▶ _DATA_
This design comes from an exercise in tuning for small area on the open sky130 flow, not from production work. Only simulation tests tie the RTL to the original design; equivalence was not proved. Power and IR drop assume default switching activity.

// CombinedCode
module CombinedCode(clk,rst,switch, btn1, btn2,keypad_col,keypad_row, dot_row, dot_col, seven_right, led1, led2);
Size: ~900 cells after synthesis, ~46 I/O pins.
Settings: LEC_CHECK=0, ABC_AREA=1, CAP_MARGIN=20, CORE_MARGIN=2, CORE_UTILIZATION=40, SLEW_MARGIN=20; clock period 8.0 ns.
standard.sh (not shown) runs the stock make flow with config.mk's settings and CLKGATE_MAP_FILE= SYNTH_SCRIPT=/design/flow/synth_recipe.tcl, a recipe that flattens the netlist after the stock synthesis.
==> flow/flow/run.sh <==
#!/bin/bash
# Standard layout, except: the combinational cells of the standard synthesis are mapped again
# for area (registers untouched; the smallest of three ABC scripts' results is kept), the port
# buffers use the smallest buffer cell, and the clock tree uses mid-size buffers without dummy
# loads. Each tool's output goes to its own log here.
set -euo pipefail
export BUFFER_PORTS_ARGS="-buffer_cell sky130_fd_sc_hd__buf_1"
export CTS_ARGS="-sink_clustering_enable -repair_clock_nets -sink_clustering_size 12 -sink_clustering_max_diameter 45 -buf_list sky130_fd_sc_hd__clkbuf_4 -dont_use_dummy_load"
YOSYS=${YOSYS_EXE:-$FLOW_HOME/../tools/install/yosys/bin/yosys}
R=orfs/results/$FLOW_PLATFORM/CombinedCode/base
bash standard.sh synth > synth.log 2>&1
cp $R/1_2_yosys.v standard_synth.v
best=""; best_area=""
for s in 1 2 3; do
  mkdir -p reopt_$s
  REOPT_LIB=$FLOW_HOME/platforms/$FLOW_PLATFORM/lib/sky130_fd_sc_hd__tt_025C_1v80.lib \
  REOPT_IN=standard_synth.v REOPT_OUT=reopt_$s/netlist.v REOPT_DIR=reopt_$s REOPT_ABC=flow/reopt_$s.abc \
    $YOSYS -c flow/reopt.tcl > reopt_$s.log 2>&1 || continue
  a=$(awk '/Chip area for top module/ {print $NF}' reopt_$s/reopt_after.stat)
  if [[ -n "$a" ]] && { [[ -z "$best" ]] || awk -v a="$a" -v b="$best_area" 'BEGIN {exit !(a < b)}'; }; then
    best=$s; best_area=$a
  fi
done
echo "re-mapped netlist: script $best, area $best_area" > reopt_choice.txt
if [[ -n "$best" ]]; then cp reopt_$best/netlist.v $R/1_2_yosys.v; fi
bash standard.sh finish > layout.log 2>&1
Other scripts of this flow, unchanged in this note and not shown: flow/flow/reopt.tcl, flow/flow/reopt_1.abc, flow/flow/reopt_2.abc, flow/flow/reopt_3.abc
Change:
--- a/flow/flow/run.sh
+++ b/flow/flow/run.sh
@@ -3 +3 @@
-# for area (registers untouched; the smallest of three ABC scripts' results is kept), the port
+# for area (registers untouched; the smallest of five ABC scripts' results is kept), the port
@@ -8 +8 @@
-export CTS_ARGS="-sink_clustering_enable -repair_clock_nets -sink_clustering_size 12 -sink_clustering_max_diameter 45 -buf_list sky130_fd_sc_hd__clkbuf_4 -dont_use_dummy_load"
+export CTS_ARGS="-sink_clustering_enable -repair_clock_nets -sink_clustering_size 10 -sink_clustering_max_diameter 40 -buf_list sky130_fd_sc_hd__clkbuf_4 -dont_use_dummy_load"
@@ -14 +14 @@
-for s in 1 2 3; do
+for s in 1 2 3 4 5; do
==> flow/flow/reopt_4.abc (new file) <==
strash
balance -l
resub -K 6 -l
rewrite -l
resub -K 6 -N 2 -l
refactor -l
resub -K 8 -l
balance -l
resub -K 8 -N 2 -l
rewrite -l
resub -K 10 -l
rewrite -z -l
resub -K 10 -N 2 -l
balance -l
resub -K 12 -l
refactor -z -l
resub -K 12 -N 2 -l
rewrite -z -l
balance -l
&get -n
&st
&dch -f
&nf -a -R 1000
&put
strash
balance -l
resub -K 6 -l
rewrite -l
resub -K 6 -N 2 -l
refactor -l
resub -K 8 -l
balance -l
resub -K 8 -N 2 -l
rewrite -l
resub -K 10 -l
rewrite -z -l
resub -K 10 -N 2 -l
balance -l
resub -K 12 -l
refactor -z -l
resub -K 12 -N 2 -l
rewrite -z -l
balance -l
&get -n
&st
&dch -f
&nf -a -R 1000
&put
strash
balance -l
resub -K 6 -l
rewrite -l
resub -K 6 -N 2 -l
refactor -l
resub -K 8 -l
balance -l
resub -K 8 -N 2 -l
rewrite -l
resub -K 10 -l
rewrite -z -l
resub -K 10 -N 2 -l
balance -l
resub -K 12 -l
refactor -z -l
resub -K 12 -N 2 -l
rewrite -z -l
balance -l
&get -n
&st
&dch -f
&nf -a -R 1000
&put
topo
==> flow/flow/reopt_5.abc (new file) <==
strash
balance -l
resub -K 6 -l
rewrite -l
resub -K 6 -N 2 -l
refactor -l
resub -K 8 -l
balance -l
resub -K 8 -N 2 -l
rewrite -l
resub -K 10 -l
rewrite -z -l
resub -K 10 -N 2 -l
balance -l
resub -K 12 -l
refactor -z -l
resub -K 12 -N 2 -l
rewrite -z -l
balance -l
&get -n
&st
&dch -f
&nf -a -R 2000 -F 20 -A 20
&put
strash
balance -l
resub -K 6 -l
rewrite -l
resub -K 6 -N 2 -l
refactor -l
resub -K 8 -l
balance -l
resub -K 8 -N 2 -l
rewrite -l
resub -K 10 -l
rewrite -z -l
resub -K 10 -N 2 -l
balance -l
resub -K 12 -l
refactor -z -l
resub -K 12 -N 2 -l
rewrite -z -l
balance -l
&get -n
&st
&dch -f
&nf -a -R 2000
&put
topo
Settings changed: CORE_UTILIZATION 40 to 65.
Result: Sequential share of layout area went up by 1.1 points. Setup slack degrades by 0.33 ns. Count of clock-buffer cells in the layout climbs by 1. Total power came out higher by about 2.5%. Wire length came out higher by 26%. Worst hold slack gains 0.026 ns.

========
== oak ==
CombinedCode, a different RTL version from the one above (not shown whole).
Size: about 1,100 cells after synthesis, ~46 I/O pins.
Settings: LEC_CHECK=0, CAP_MARGIN=20, CORE_MARGIN=2, CORE_UTILIZATION=40, CTS_BUF_LIST=sky130_fd_sc_hd__clkbuf_8, CTS_CLUSTER_DIAMETER=50, CTS_CLUSTER_SIZE=16, SLEW_MARGIN=20; clock period 8.0 ns.
run.sh (not shown) runs the stock make flow with config.mk's settings and CLKGATE_MAP_FILE= SYNTH_SCRIPT=/design/flow/synth_recipe.tcl, a recipe that flattens the netlist after the stock synthesis.
Stock flow here: none of the scripts above is used.
Every stage of the flow completed for oak, and the final layout passed the timing, design-rule and antenna checks.
> inputs changed (oak -> pine)
# oak
export LEC_CHECK = 0
export CAP_MARGIN = 20
export CORE_MARGIN = 2
export CORE_UTILIZATION = 40
export CTS_BUF_LIST = sky130_fd_sc_hd__clkbuf_8
export CTS_CLUSTER_DIAMETER = 50
export CTS_CLUSTER_SIZE = 16
export SLEW_MARGIN = 20
create_clock -name core_clock -period 8.0 [get_ports {clk}]
# pine
export LEC_CHECK = 0
export CAP_MARGIN = 20
export CORE_MARGIN = 2
export CORE_UTILIZATION = 40
export CTS_BUF_LIST = sky130_fd_sc_hd__clkbuf_4
export CTS_CLUSTER_DIAMETER = 40
export CTS_CLUSTER_SIZE = 10
export SLEW_MARGIN = 20
create_clock -name core_clock -period 8.0 [get_ports {clk}]
[summary]
On post-synthesis to final-layout area growth, pine and oak are basically level. There was hardly any difference in finished layout cell area between oak and pine. Between oak and pine, the flow reports highest clock rate decreasing slightly. Diff oak -> pine: fraction of power consumed by the clock network higher, combinational cell fraction of total power lower, count of clock-buffer cells in the layout higher. Worst hold slack essentially unchanged between pine and oak. | core utilization | pine vs oak | ≈ equal |. Re overall power consumption: pine is about 0.5% up on oak. Looking only at setup slack of the critical path after layout, and setting everything else aside, the higher value of pine and oak goes to oak.
Relative to pine, the following input files were edited for birch:
# pine
export LEC_CHECK = 0
export CAP_MARGIN = 20
export CORE_MARGIN = 2
export CORE_UTILIZATION = 40
export CTS_BUF_LIST = sky130_fd_sc_hd__clkbuf_4
export CTS_CLUSTER_DIAMETER = 40
export CTS_CLUSTER_SIZE = 10
export SLEW_MARGIN = 20
create_clock -name core_clock -period 8.0 [get_ports {clk}]
# birch
export LEC_CHECK = 0
export CAP_MARGIN = 20
export CORE_MARGIN = 2
export CORE_UTILIZATION = 40
export SLEW_MARGIN = 20
create_clock -name core_clock -period 8.0 [get_ports {clk}]
==> flow/flow/run.sh (new file) <==
#!/bin/bash
# Standard layout, except: the combinational cells of the standard synthesis are mapped again
# for area (registers untouched), the port buffers use the smallest buffer cell, and the clock
# tree uses mid-size buffers without dummy loads. Each tool's output goes to its own log here.
set -euo pipefail
export BUFFER_PORTS_ARGS="-buffer_cell sky130_fd_sc_hd__buf_1"
export CTS_ARGS="-sink_clustering_enable -repair_clock_nets -sink_clustering_size 12 -sink_clustering_max_diameter 45 -buf_list sky130_fd_sc_hd__clkbuf_4 -dont_use_dummy_load"
YOSYS=${YOSYS_EXE:-$FLOW_HOME/../tools/install/yosys/bin/yosys}
R=orfs/results/$FLOW_PLATFORM/CombinedCode/base
bash standard.sh synth > synth.log 2>&1
cp $R/1_2_yosys.v standard_synth.v
REOPT_LIB=$FLOW_HOME/platforms/$FLOW_PLATFORM/lib/sky130_fd_sc_hd__tt_025C_1v80.lib \
REOPT_IN=standard_synth.v REOPT_OUT=reopt_synth.v REOPT_DIR=. REOPT_ABC=flow/reopt.abc \
  $YOSYS -c flow/reopt.tcl > reopt.log 2>&1
cp reopt_synth.v $R/1_2_yosys.v
bash standard.sh finish > layout.log 2>&1
==> flow/flow/reopt.abc (new file) <==
strash
balance -l
resub -K 6 -l
rewrite -l
resub -K 6 -N 2 -l
refactor -l
resub -K 8 -l
balance -l
resub -K 8 -N 2 -l
rewrite -l
resub -K 10 -l
rewrite -z -l
resub -K 10 -N 2 -l
balance -l
resub -K 12 -l
refactor -z -l
resub -K 12 -N 2 -l
rewrite -z -l
balance -l
&get -n
&st
&dch -f
&nf -a
&put
strash
balance -l
resub -K 6 -l
rewrite -l
resub -K 6 -N 2 -l
refactor -l
resub -K 8 -l
balance -l
resub -K 8 -N 2 -l
rewrite -l
resub -K 10 -l
rewrite -z -l
resub -K 10 -N 2 -l
balance -l
resub -K 12 -l
refactor -z -l
resub -K 12 -N 2 -l
rewrite -z -l
balance -l
&get -n
&st
&dch -f
&nf -a
&put
topo
==> flow/flow/reopt.tcl (new file) <==
# Area re-mapping of the standard synthesis netlist: the registers (and the tie cell) are kept
# as they are; only the combinational cells between them are mapped again, for area.
yosys -import
set lib $::env(REOPT_LIB)
set top $::env(FLOW_TOP)
read_liberty -ignore_miss_func $lib
read_verilog $::env(REOPT_IN)
hierarchy -top $top
setattr -mod -set keep_hierarchy 1 sky130_fd_sc_hd__df* sky130_fd_sc_hd__edf* sky130_fd_sc_hd__conb*
tee -o $::env(REOPT_DIR)/reopt_before.stat stat -liberty $lib
flatten
opt_clean
techmap
opt -fast
abc -liberty $lib -dont_use *probe* -dont_use *lpflow* -dont_use *clkbuf* -dont_use *clkdly* -dont_use *clkinv* -dont_use *dlygate* -dont_use *dlymetal* -script $::env(REOPT_ABC) $top
opt_clean -purge
splitnets
opt_clean -purge
insbuf -buf sky130_fd_sc_hd__buf_4 A X
hierarchy -top $top
tee -o $::env(REOPT_DIR)/reopt_after.stat stat -liberty $lib
blackbox =A:keep_hierarchy
setattr -mod -unset keep_hierarchy
write_verilog -noattr -noexpr -nohex -nodec $::env(REOPT_OUT)
==> flow/standard.sh (new file) <==
#!/bin/bash
# synth_recipe.tcl (not shown) runs the flow's synth.tcl, then flattens the netlist and writes it again
# the make line also repeats each setting of config.mk as NAME=value (left out here)
make -C /OpenROAD-flow-scripts/flow DESIGN_CONFIG=/design/flow/config.mk WORK_HOME=/design/flow/orfs CLKGATE_MAP_FILE= SYNTH_SCRIPT=/design/flow/synth_recipe.tcl "${@:-finish}"
removed: flow/run.sh
==> comparison <==
- Wire length of the first global-routing pass: birch vs pine down 16%
- Fraction of layout instances using a drive strength above 1, birch and pine, lower one = birch.
- Multi-input logic area (birch over pine): decrease, 940 um2
- Wire length on birch is ahead of pine.
- Measured against birch, the total via count after detailed routing of pine comes out at 1.17 times the reference value.
- | minimum period implied by the final worst setup slack | birch vs pine | 210 ps lower |
For maple, these inputs were changed with respect to birch:
==> flow/flow/run.sh <==
#!/bin/bash
# Standard layout with the port buffers made of the smallest buffer cell and a clock tree of
# mid-size buffers without dummy loads.
set -euo pipefail
export BUFFER_PORTS_ARGS="-buffer_cell sky130_fd_sc_hd__buf_1"
export CTS_ARGS="-sink_clustering_enable -repair_clock_nets -sink_clustering_size 10 -sink_clustering_max_diameter 40 -buf_list sky130_fd_sc_hd__clkbuf_4 -dont_use_dummy_load"
bash standard.sh finish > layout.log 2>&1
removed: flow/flow/reopt.abc
removed: flow/flow/reopt.tcl
Sort maple and birch by wire length of the first global-routing pass, descending, and maple comes first.
Utilization of the core after routing: maple vs birch down 0.26 points
In maple relative to birch, total core area had gone up by more than 10%.
Largest driver fanout on the critical path came out higher on maple than on birch.
Delta (maple minus birch): sequential share of layout area -6.0 points, post-route fraction of the period consumed by the critical path went up, area of the die increased about 13%, total area of multi-input combinational cells increased by about 27% relative to the old numbers.
Edits applied to the flow inputs when going from maple to cedar:
==> flow/flow/run.sh <==
#!/bin/bash
# Standard layout, except: the combinational cells of the standard synthesis are mapped again
# for area (registers untouched), the port buffers use the smallest buffer cell, and the clock
# tree uses mid-size buffers without dummy loads. Each tool's output goes to its own log here.
set -euo pipefail
export BUFFER_PORTS_ARGS="-buffer_cell sky130_fd_sc_hd__buf_1"
export CTS_ARGS="-sink_clustering_enable -repair_clock_nets -sink_clustering_size 6 -sink_clustering_max_diameter 30 -buf_list sky130_fd_sc_hd__clkbuf_2 -dont_use_dummy_load"
YOSYS=${YOSYS_EXE:-$FLOW_HOME/../tools/install/yosys/bin/yosys}
R=orfs/results/$FLOW_PLATFORM/CombinedCode/base
bash standard.sh synth > synth.log 2>&1
cp $R/1_2_yosys.v standard_synth.v
REOPT_LIB=$FLOW_HOME/platforms/$FLOW_PLATFORM/lib/sky130_fd_sc_hd__tt_025C_1v80.lib \
REOPT_IN=standard_synth.v REOPT_OUT=reopt_synth.v REOPT_DIR=. REOPT_ABC=flow/reopt.abc \
  $YOSYS -c flow/reopt.tcl > reopt.log 2>&1
cp reopt_synth.v $R/1_2_yosys.v
bash standard.sh finish > layout.log 2>&1
==> flow/flow/reopt.abc (new file) <==
strash
balance -l
resub -K 6 -l
rewrite -l
resub -K 6 -N 2 -l
refactor -l
resub -K 8 -l
balance -l
resub -K 8 -N 2 -l
rewrite -l
resub -K 10 -l
rewrite -z -l
resub -K 10 -N 2 -l
balance -l
resub -K 12 -l
refactor -z -l
resub -K 12 -N 2 -l
rewrite -z -l
balance -l
&get -n
&st
&dch -f
&nf -a
&put
strash
balance -l
resub -K 6 -l
rewrite -l
resub -K 6 -N 2 -l
refactor -l
resub -K 8 -l
balance -l
resub -K 8 -N 2 -l
rewrite -l
resub -K 10 -l
rewrite -z -l
resub -K 10 -N 2 -l
balance -l
resub -K 12 -l
refactor -z -l
resub -K 12 -N 2 -l
rewrite -z -l
balance -l
&get -n
&st
&dch -f
&nf -a
&put
topo
==> flow/flow/reopt.tcl (new file) <==
# Area re-mapping of the standard synthesis netlist: the registers (and the tie cell) are kept
# as they are; only the combinational cells between them are mapped again, for area.
yosys -import
set lib $::env(REOPT_LIB)
set top $::env(FLOW_TOP)
read_liberty -ignore_miss_func $lib
read_verilog $::env(REOPT_IN)
hierarchy -top $top
setattr -mod -set keep_hierarchy 1 sky130_fd_sc_hd__df* sky130_fd_sc_hd__edf* sky130_fd_sc_hd__conb*
tee -o $::env(REOPT_DIR)/reopt_before.stat stat -liberty $lib
flatten
opt_clean
techmap
opt -fast
abc -liberty $lib -dont_use *probe* -dont_use *lpflow* -dont_use *clkbuf* -dont_use *clkdly* -dont_use *clkinv* -dont_use *dlygate* -dont_use *dlymetal* -script $::env(REOPT_ABC) $top
opt_clean -purge
splitnets
opt_clean -purge
insbuf -buf sky130_fd_sc_hd__buf_4 A X
hierarchy -top $top
tee -o $::env(REOPT_DIR)/reopt_after.stat stat -liberty $lib
blackbox =A:keep_hierarchy
setattr -mod -unset keep_hierarchy
write_verilog -noattr -noexpr -nohex -nodec $::env(REOPT_OUT)
In terms of fraction of final layout cells sized beyond drive strength 1, maple and cedar differ only marginally. Clock network fraction of design power is higher on cedar. Going from maple to cedar, cell-internal power shrinks by about 5%. Comparing cedar and maple, the higher die height was measured on maple. Re final weighted congestion in routability-driven placement: cedar and maple aren't equal, and the lower value belongs to cedar. cedar ended with less die outline area than maple.

separate check: timing with driven ports:
In the flow no input, the clock included, has a driving cell. The finished layouts below were timed again as built, in two steps. Step 1 (the two cells are an assumption about what drives the block):
set clk [get_ports {clk}]
set_driving_cell -lib_cell sky130_fd_sc_hd__clkbuf_16 $clk
set_driving_cell -lib_cell sky130_fd_sc_hd__buf_2 [delete_from_list [all_inputs] $clk]
Step 2, shift: input delay + t, output delay - t, t = (earliest + latest rising clock arrival at the registers) / 2. This alone moves slack from input paths to output paths. Three values: ideal, step 1, step 2; two values: the first two.
| run | t, ns | setup slack, ns | worst slew at a driven data input, ns | cell pins on the clock port's net |
|---|---|---|---|---|
| the first run of note 1 | 0.671 | 3.124 / 3.088 / 3.213 | 0.05 | 1 |
| the second run of note 1 | 0.691 | 2.797 / 2.771 / 2.771 | 0.08 | 1 |
| oak | 0.617 | 2.858 / 2.817 / 2.855 | 0.03 | 1 |
| pine | 0.687 | 2.843 / 2.799 / 2.852 | 0.03 | 1 |
| birch | 0.682 | 3.049 / 3.027 / 3.027 | 0.03 | 1 |
| maple | 0.646 | 2.900 / 2.875 / 2.875 | 0.03 | 1 |
| cedar | 0.798 | 3.046 / 3.025 / 3.025 | 0.03 | 1 |
After both steps setup and hold are still met in every run listed. For the second run of note 1, which loses most, drivers alone change the setup slack by -0.026 ns; drivers and shift together by -0.026 ns.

▶ _EXERCISE REQUIREMENTS_
Print exactly, and only, the lines beginning at the top of the listing and ending at the line with "Size: ~900 cells".

▶ _WRITTEN SOLUTION_
This design comes from an exercise in tuning for small area on the open sky130 flow, not from production work. Only simulation tests tie the RTL to the original design; equivalence was not proved. Power and IR drop assume default switching activity.

// CombinedCode
module CombinedCode(clk,rst,switch, btn1, btn2,keypad_col,keypad_row, dot_row, dot_col, seven_right, led1, led2);
Size: ~900 cells after synthesis, ~46 I/O pins.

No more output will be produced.